Não é que eu me identifique mais com um balinês do que com um madrileno, ou que compreenda melhor um timorense ou um marroquino do que um suíço ou um holandês. E não é que me sinta mais confortável  e segura num lugar remoto como Suai, em Timor, Makamba, no Burundi, do que  nas ruas de Amsterdão. Não é o lugar, longe ou perto, que importa; não é uma nacionalidade específica que faz a diferença, mas a pessoa que está para além das definições de identidade; a nacionalidade é apenas um pormenor. Familiar é o espaço, a pessoa que, esvaziado de identidade, me permite ser quem sou e que eu permito que seja quem é.

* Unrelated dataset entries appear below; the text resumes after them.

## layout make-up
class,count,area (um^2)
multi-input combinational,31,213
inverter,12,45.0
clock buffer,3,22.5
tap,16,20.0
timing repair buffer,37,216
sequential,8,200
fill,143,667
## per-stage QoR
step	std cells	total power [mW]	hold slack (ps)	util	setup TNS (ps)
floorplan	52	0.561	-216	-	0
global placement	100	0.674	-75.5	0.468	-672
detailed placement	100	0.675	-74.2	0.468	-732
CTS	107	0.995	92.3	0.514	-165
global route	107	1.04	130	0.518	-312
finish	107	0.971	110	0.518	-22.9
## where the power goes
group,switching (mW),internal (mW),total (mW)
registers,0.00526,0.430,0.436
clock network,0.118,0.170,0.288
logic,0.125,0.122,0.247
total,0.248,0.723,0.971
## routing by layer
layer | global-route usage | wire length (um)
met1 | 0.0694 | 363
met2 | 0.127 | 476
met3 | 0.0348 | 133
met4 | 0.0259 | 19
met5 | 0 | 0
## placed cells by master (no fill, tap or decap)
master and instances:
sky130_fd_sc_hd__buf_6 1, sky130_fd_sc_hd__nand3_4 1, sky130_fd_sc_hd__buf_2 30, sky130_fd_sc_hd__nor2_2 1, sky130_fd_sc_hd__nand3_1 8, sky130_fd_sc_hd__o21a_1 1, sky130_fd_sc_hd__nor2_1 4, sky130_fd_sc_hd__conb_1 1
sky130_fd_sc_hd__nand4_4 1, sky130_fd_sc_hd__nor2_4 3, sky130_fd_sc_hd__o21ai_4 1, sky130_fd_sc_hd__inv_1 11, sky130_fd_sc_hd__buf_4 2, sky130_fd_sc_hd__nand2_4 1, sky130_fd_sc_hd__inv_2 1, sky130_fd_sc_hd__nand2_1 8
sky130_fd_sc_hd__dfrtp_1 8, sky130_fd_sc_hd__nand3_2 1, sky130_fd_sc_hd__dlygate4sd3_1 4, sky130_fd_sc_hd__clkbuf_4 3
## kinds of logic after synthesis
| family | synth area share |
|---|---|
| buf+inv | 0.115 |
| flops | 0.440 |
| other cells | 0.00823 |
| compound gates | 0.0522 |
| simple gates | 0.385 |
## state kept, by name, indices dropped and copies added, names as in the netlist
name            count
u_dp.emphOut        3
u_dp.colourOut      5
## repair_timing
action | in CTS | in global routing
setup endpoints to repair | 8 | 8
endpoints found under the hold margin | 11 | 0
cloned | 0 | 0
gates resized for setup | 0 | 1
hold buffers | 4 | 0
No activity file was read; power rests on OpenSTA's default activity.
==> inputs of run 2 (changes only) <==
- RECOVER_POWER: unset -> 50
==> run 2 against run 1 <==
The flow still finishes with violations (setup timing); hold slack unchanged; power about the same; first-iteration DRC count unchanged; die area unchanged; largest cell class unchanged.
--- config.mk ---
export PLATFORM = sky130hd
export DESIGN_NAME = scl_phase_gen
export DESIGN_NICKNAME = d
export VERILOG_FILES = /design/src/rtl/scl_phase_gen.sv
export SDC_FILE = /design/constraint.sdc
export NUM_CORES = 1
export LEC_CHECK = 0
export ABC_AREA = 1
export BUFFER_PORTS_ARGS = -buffer_cell sky130_fd_sc_hd__buf_2
export CAP_MARGIN = 15
export CORE_UTILIZATION = 51
export CTS_CLUSTER_SIZE = 25
export DETAILED_ROUTE_END_ITERATION = 10
export MAX_ROUTING_LAYER = met4
export PLACE_DENSITY = 0.78
export SLEW_MARGIN = 20
export SYNTH_ARGS = -nofsm -noshare
export SYNTH_HDL_FRONTEND = slang
export SYNTH_SLANG_ARGS = --single-unit
--- constraint.sdc ---
create_clock -name clk -period 1.8 [get_ports clk]
set_input_delay 0.27 -clock clk [delete_from_list [all_inputs] [get_ports clk]]
set_output_delay 0.27 -clock clk [all_outputs]
set_load 0.03 [all_outputs]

Imagem retirada de http://highheelsandddp.blogspot.com/2011/03/citizen-of-world.html


Não sei se falo de valores universais, imperativos categóricos, mas talvez seja isso. Quanto mais viajo, menos vejo as diferenças, menos acredito nas identidades moldadas, à partida, pelas nacionalidades, culturas, religiões, etc. Somos exactamente aquilo que somos quando nada nos define. Nós não somos uma raça, uma nacionalidade, uma língua, uma opinião, uma acção, uma religião, um valor, uma crença. Talvez sejamos, mas somos muito mais do que isso. 

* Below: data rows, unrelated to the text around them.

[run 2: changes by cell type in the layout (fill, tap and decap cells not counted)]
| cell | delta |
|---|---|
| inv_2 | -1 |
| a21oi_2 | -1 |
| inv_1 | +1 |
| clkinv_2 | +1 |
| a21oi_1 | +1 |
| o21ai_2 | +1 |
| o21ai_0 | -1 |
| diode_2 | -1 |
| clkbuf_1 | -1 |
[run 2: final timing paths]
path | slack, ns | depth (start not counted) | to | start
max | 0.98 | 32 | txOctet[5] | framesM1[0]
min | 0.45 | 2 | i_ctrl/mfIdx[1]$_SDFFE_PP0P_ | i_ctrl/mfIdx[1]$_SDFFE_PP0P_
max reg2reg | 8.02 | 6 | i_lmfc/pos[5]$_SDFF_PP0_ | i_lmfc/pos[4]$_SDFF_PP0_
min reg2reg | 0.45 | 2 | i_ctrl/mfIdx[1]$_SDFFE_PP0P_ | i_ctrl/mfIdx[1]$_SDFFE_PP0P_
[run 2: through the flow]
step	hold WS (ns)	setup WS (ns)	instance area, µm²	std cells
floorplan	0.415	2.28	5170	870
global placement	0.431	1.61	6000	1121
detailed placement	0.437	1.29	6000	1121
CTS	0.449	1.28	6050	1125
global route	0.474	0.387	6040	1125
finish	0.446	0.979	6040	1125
==> src/rtl/sdac_frontend.sv <==
module sdac_frontend #(
  parameter int CODE_W = 12,
  parameter int SUB_W = 2,
  parameter int SYNC_STAGES = 2,
  localparam int FRAME_W = sdac_pkg::CMD_W + CODE_W + SUB_W,
  localparam int KEEP_W = FRAME_W - SUB_W
) (
  input  logic              clk,
  input  logic              rst,
  input  logic              cs_n,
  input  logic              sclk,
  input  logic              sdi,
  input  logic              pdl,
  input  logic              shdn,
  input  logic              clr,
  input  logic              rsel,
  output logic [CODE_W-1:0] dac_code,
  output logic              pwr_down,
  output logic              user_out,
  output logic              chain_out
);
  logic [3:0] edge_q, edge_qd;
  logic [1:0] lvl_q;
  logic cs_low, cs_rise, sclk_rise, sclk_fall;
  logic pdl_s, pdl_fall, shdn_rise, sdi_s, clr_s;
  logic frame_ok, mode1;
  logic [KEEP_W-1:0] frame_word;

  sdac_sync #(.W(4), .STAGES(SYNC_STAGES), .RST_VAL(4'b0001)) u_sync_edge (
    .clk(clk), .rst(rst), .d({shdn, pdl, sclk, cs_n}), .q(edge_q)
  );

  sdac_sync #(.W(2), .STAGES(SYNC_STAGES), .RST_VAL(2'b00)) u_sync_lvl (
    .clk(clk), .rst(rst), .d({clr, sdi}), .q(lvl_q)
  );

  always_ff @(posedge clk) begin
    if (rst) edge_qd <= 4'b0001;
    else     edge_qd <= edge_q;
  end

  assign cs_low    = !edge_q[0];
  assign cs_rise   = edge_q[0] && !edge_qd[0];
  assign sclk_rise = edge_q[1] && !edge_qd[1];
  assign sclk_fall = !edge_q[1] && edge_qd[1];
  assign pdl_s     = edge_q[2];
  assign pdl_fall  = !edge_q[2] && edge_qd[2];
  assign shdn_rise = edge_q[3] && !edge_qd[3];
  assign sdi_s     = lvl_q[0];
  assign clr_s     = lvl_q[1];

  sdac_shifter #(.FRAME_W(FRAME_W), .SUB_W(SUB_W)) u_shift (
    .clk(clk), .rst(rst), .cs_low(cs_low), .cs_rise(cs_rise),
    .sclk_rise(sclk_rise), .sclk_fall(sclk_fall), .sdi_s(sdi_s),
    .mode1(mode1), .frame_ok(frame_ok), .frame_word(frame_word),
    .chain_out(chain_out)
  );

  sdac_regs #(.CODE_W(CODE_W)) u_regs (
    .clk(clk), .rst(rst), .frame_ok(frame_ok), .frame_word(frame_word),
    .pdl_s(pdl_s), .pdl_fall(pdl_fall), .shdn_rise(shdn_rise),
    .clr_s(clr_s), .rsel(rsel), .dac_code(dac_code), .pwr_down(pwr_down),
    .user_out(user_out), .mode1(mode1)
  );
endmodule

==> config.mk <==
export PLATFORM = sky130hd
export DESIGN_NAME = sdac_frontend
export DESIGN_NICKNAME = d
export VERILOG_FILES = /design/src/rtl/sdac_pkg.sv /design/src/rtl/sdac_sync.sv /design/src/rtl/sdac_shifter.sv /design/src/rtl/sdac_regs.sv /design/src/rtl/sdac_frontend.sv
export SDC_FILE = /design/constraint.sdc
export NUM_CORES = 1
export LEC_CHECK = 0
export ABC_AREA = 1
export BUFFER_PORTS_ARGS = -buffer_cell sky130_fd_sc_hd__buf_4
export CAP_MARGIN = 10
export CELL_PAD_IN_SITES_DETAIL_PLACEMENT = 1
export CELL_PAD_IN_SITES_GLOBAL_PLACEMENT = 2
export CORE_MARGIN = 4
export CORE_UTILIZATION = 37
export CTS_CLUSTER_DIAMETER = 60
export CTS_CLUSTER_SIZE = 16
export DETAILED_ROUTE_END_ITERATION = 8
export GPL_ROUTABILITY_DRIVEN = 0
export PLACE_DENSITY_LB_ADDON = 0.08
export SYNTH_ARGS = -nofsm -noshare
export SYNTH_HDL_FRONTEND = slang
export SYNTH_SLANG_ARGS = --single-unit
==> constraint.sdc <==
create_clock -name clk -period 1.85 [get_ports clk]
set_clock_uncertainty 0.05 [all_clocks]
set_input_delay 0.185 -clock clk [delete_from_list [all_inputs] [get_ports clk]]
set_output_delay 0.185 -clock clk [all_outputs]
set_load 0.01 [all_outputs]
File: src/rtl/ras_pkg.sv
package ras_pkg;
  localparam int unsigned REG_W  = 4;
  localparam int unsigned OFF_W  = 12;
  localparam int unsigned ADDR_W = 32;

  typedef struct packed {
    logic             valid;
    logic             single_load;
    logic [REG_W-1:0] rd;
    logic [REG_W-1:0] rn;
    logic             post_idx;
    logic             imm;
    logic             up;
    logic [OFF_W-1:0] offset;
  } dec_fields_t;
endpackage

File: src/rtl/ras_ret_decode.sv
module ras_ret_decode
  import ras_pkg::*;
#(
  parameter int unsigned PC_IDX  = 15,
  parameter int unsigned SP_IDX  = 13,
  parameter int unsigned RET_OFF = 4
) (
  input  dec_fields_t fields_i,
  output logic        is_ret_o
);
  localparam logic [REG_W-1:0] PcIdx  = REG_W'(PC_IDX);
  localparam logic [REG_W-1:0] SpIdx  = REG_W'(SP_IDX);
  localparam logic [OFF_W-1:0] RetOff = OFF_W'(RET_OFF);

  logic reg_match, mode_match;

  always_comb begin
    reg_match  = (fields_i.rd == PcIdx) && (fields_i.rn == SpIdx);
    mode_match = fields_i.post_idx && fields_i.imm && fields_i.up &&
                 (fields_i.offset == RetOff);
    is_ret_o   = fields_i.valid && fields_i.single_load && reg_match && mode_match;
  end
endmodule
===== src/rtl/pwm_gate_pkg.sv =====
package pwm_gate_pkg;

  // width of a counter that must hold values 0..n
  function automatic int unsigned cnt_width(input int unsigned n);
    return (n < 2) ? 1 : $clog2(n + 1);
  endfunction

  // per-cycle latch command
  typedef struct packed {
    logic set;
    logic clr;
  } latch_cmd_t;

endpackage


===== src/rtl/osc_edge_det.sv =====
module osc_edge_det (
  input  logic clk,
  input  logic rst,
  input  logic osc_i,
  output logic fall_o
);
  logic osc_q;

  always_ff @(posedge clk) begin
    if (rst) osc_q <= 1'b0;
    else     osc_q <= osc_i;
  end

  assign fall_o = osc_q & ~osc_i;

  AST_FALL_NOT_IN_DEAD: assert property (@(posedge clk) disable iff (rst)
    fall_o |-> (!osc_i && $past(osc_i))) else $error("fall flagged wrongly");
endmodule
File: src/rtl/dram_refresh_sched.sv
module dram_refresh_sched #(
  parameter int PAUSE_CYC  = 20000,
  parameter int INIT_CYC   = 8,
  parameter int REF_INT    = 1560,
  parameter int MAX_OWED   = 8,
  parameter int RP_CYC     = 3,
  parameter int CSR_CYC    = 1,
  parameter int CHR_CYC    = 1,
  parameter int RAS_CYC    = 5,
  parameter int SR_RAS_CYC = 10000,
  parameter int SR_RPS_CYC = 9
) (
  input  logic clk,
  input  logic rst_n,
  input  logic grant,
  input  logic row_open,
  input  logic lowpwr_req,
  output logic bus_req,
  output logic urgent,
  output logic ready,
  output logic in_self,
  output logic ras_n,
  output logic cas_n,
  output logic we_n
);
  localparam int RSH_CYC = RAS_CYC - CHR_CYC;
  localparam int M1 = (PAUSE_CYC > SR_RAS_CYC) ? PAUSE_CYC : SR_RAS_CYC;
  localparam int M2 = (RP_CYC > SR_RPS_CYC) ? RP_CYC : SR_RPS_CYC;
  localparam int M3 = (RSH_CYC > CHR_CYC) ? RSH_CYC : CHR_CYC;
  localparam int M4 = (M1 > M2) ? M1 : M2;
  localparam int M5 = (M3 > CSR_CYC) ? M3 : CSR_CYC;
  localparam int CNT_MAX = (M4 > M5) ? M4 : M5;
  localparam int CW = $clog2(CNT_MAX + 1);
  localparam int TW = $clog2(REF_INT + 1);
  localparam int OW = $clog2(MAX_OWED + 1);
  localparam int IW = $clog2(INIT_CYC + 1);

  typedef enum logic [3:0] {
    S_PAUSE, S_CSR, S_CHR, S_RSH, S_TAIL, S_IDLE, S_WAIT, S_PRE, S_SELF, S_SRX
  } st_t;

  st_t st, nxt;
  logic [CW-1:0] cnt;
  logic [IW-1:0] icnt;
  logic [TW-1:0] tmr;
  logic [OW-1:0] owed, owed_nx;
  logic rdy, sel;
  logic run, tick, done, srx_end, cnt_z;

  function automatic logic [CW-1:0] len_of(input st_t s);
    case (s)
      S_PAUSE: len_of = CW'(PAUSE_CYC - 1);
      S_CSR:   len_of = CW'(CSR_CYC - 1);
      S_CHR:   len_of = CW'(CHR_CYC - 1);
      S_RSH:   len_of = CW'(RSH_CYC - 1);
      S_TAIL:  len_of = CW'(RP_CYC - 1);
      S_PRE:   len_of = CW'(RP_CYC - 1);
      S_SELF:  len_of = CW'(SR_RAS_CYC - 1);
      S_SRX:   len_of = CW'(SR_RPS_CYC - 1);
      default: len_of = '0;
    endcase
  endfunction

  assign cnt_z = (cnt == '0);

  always_comb begin
    nxt = st;
    case (st)
      S_PAUSE: if (cnt_z) nxt = S_CSR;
      S_CSR:   if (cnt_z) nxt = sel ? S_SELF : S_CHR;
      S_CHR:   if (cnt_z) nxt = S_RSH;
      S_RSH:   if (cnt_z) nxt = S_TAIL;
      S_TAIL:  if (cnt_z) nxt = (rdy || icnt == IW'(INIT_CYC - 1)) ? S_IDLE : S_CSR;
      S_IDLE:  if (owed != '0 || lowpwr_req) nxt = S_WAIT;
      S_WAIT:  if (grant && !row_open) nxt = S_PRE;
      S_PRE:   if (cnt_z) nxt = S_CSR;
      S_SELF:  if (cnt_z && !lowpwr_req) nxt = S_SRX;
      S_SRX:   if (cnt_z) nxt = S_IDLE;
      default: nxt = S_IDLE;
    endcase
  end

  assign run     = rdy && st != S_SELF && st != S_SRX;
  assign tick    = run && tmr == TW'(REF_INT - 1);
  assign done    = rdy && st == S_TAIL && cnt_z;
  assign srx_end = st == S_SRX && cnt_z;

  always_comb begin
    owed_nx = owed;
    if (tick && !done && owed != OW'(MAX_OWED)) owed_nx = owed + OW'(1);
    else if (done && !tick) owed_nx = owed - OW'(1);
  end

  always_ff @(posedge clk or negedge rst_n) begin
    if (!rst_n) begin
      st   <= S_PAUSE;
      cnt  <= len_of(S_PAUSE);
      icnt <= '0;
      rdy  <= 1'b0;
      sel  <= 1'b0;
      tmr  <= '0;
      owed <= '0;
    end else begin
      st  <= nxt;
      cnt <= (nxt != st) ? len_of(nxt) : (cnt_z ? cnt : cnt - CW'(1));
      if (st == S_TAIL && cnt_z && !rdy) begin
        icnt <= icnt + IW'(1);
        if (icnt == IW'(INIT_CYC - 1)) rdy <= 1'b1;
      end
      if (st == S_IDLE && nxt == S_WAIT) sel <= lowpwr_req;
      if (srx_end) begin
        tmr  <= '0;
        owed <= '0;
      end else begin
        if (run) tmr <= tick ? '0 : tmr + TW'(1);
        owed <= owed_nx;
      end
    end
  end

  assign ready   = rdy;
  assign bus_req = rdy && st != S_IDLE;
  assign urgent  = owed == OW'(MAX_OWED);
  assign in_self = st == S_SELF;
  assign ras_n   = !(st == S_CHR || st == S_RSH || st == S_SELF);
  assign cas_n   = !(st == S_CSR || st == S_CHR || st == S_SELF);
  assign we_n    = 1'b1;
endmodule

Lembro-me agora de um excerto do livro-diário The Memory Challet, de Tony Judt, que li aqui, em que o autor fala da cidade de Nova Iorque:
I prefer the edge: the place where countries, communities, allegiances, affinities, and roots bump uncomfortably up against one another—where cosmopolitanism is not so much an identity as the normal condition of life. Such places once abounded. Well into the twentieth century there were many cities comprising multiple communities and languages—often mutually antagonistic, occasionally clashing, but somehow coexisting. Sarajevo was one, Alexandria another. Tangiers, Salonica, Odessa, Beirut, and Istanbul all qualified—as did smaller towns like Chernovitz and Uzhhorod. By the standards of American conformism, New York resembles aspects of these lost cosmopolitan cities: that is why I live here.
Porque é que hoje já não se fala em cidades (ou países) cosmopolitas? E porque é o multiculturalismo nos assusta tanto?
Eu, por mim, continuo a gostar dos aeroportos. São-me mais familiares.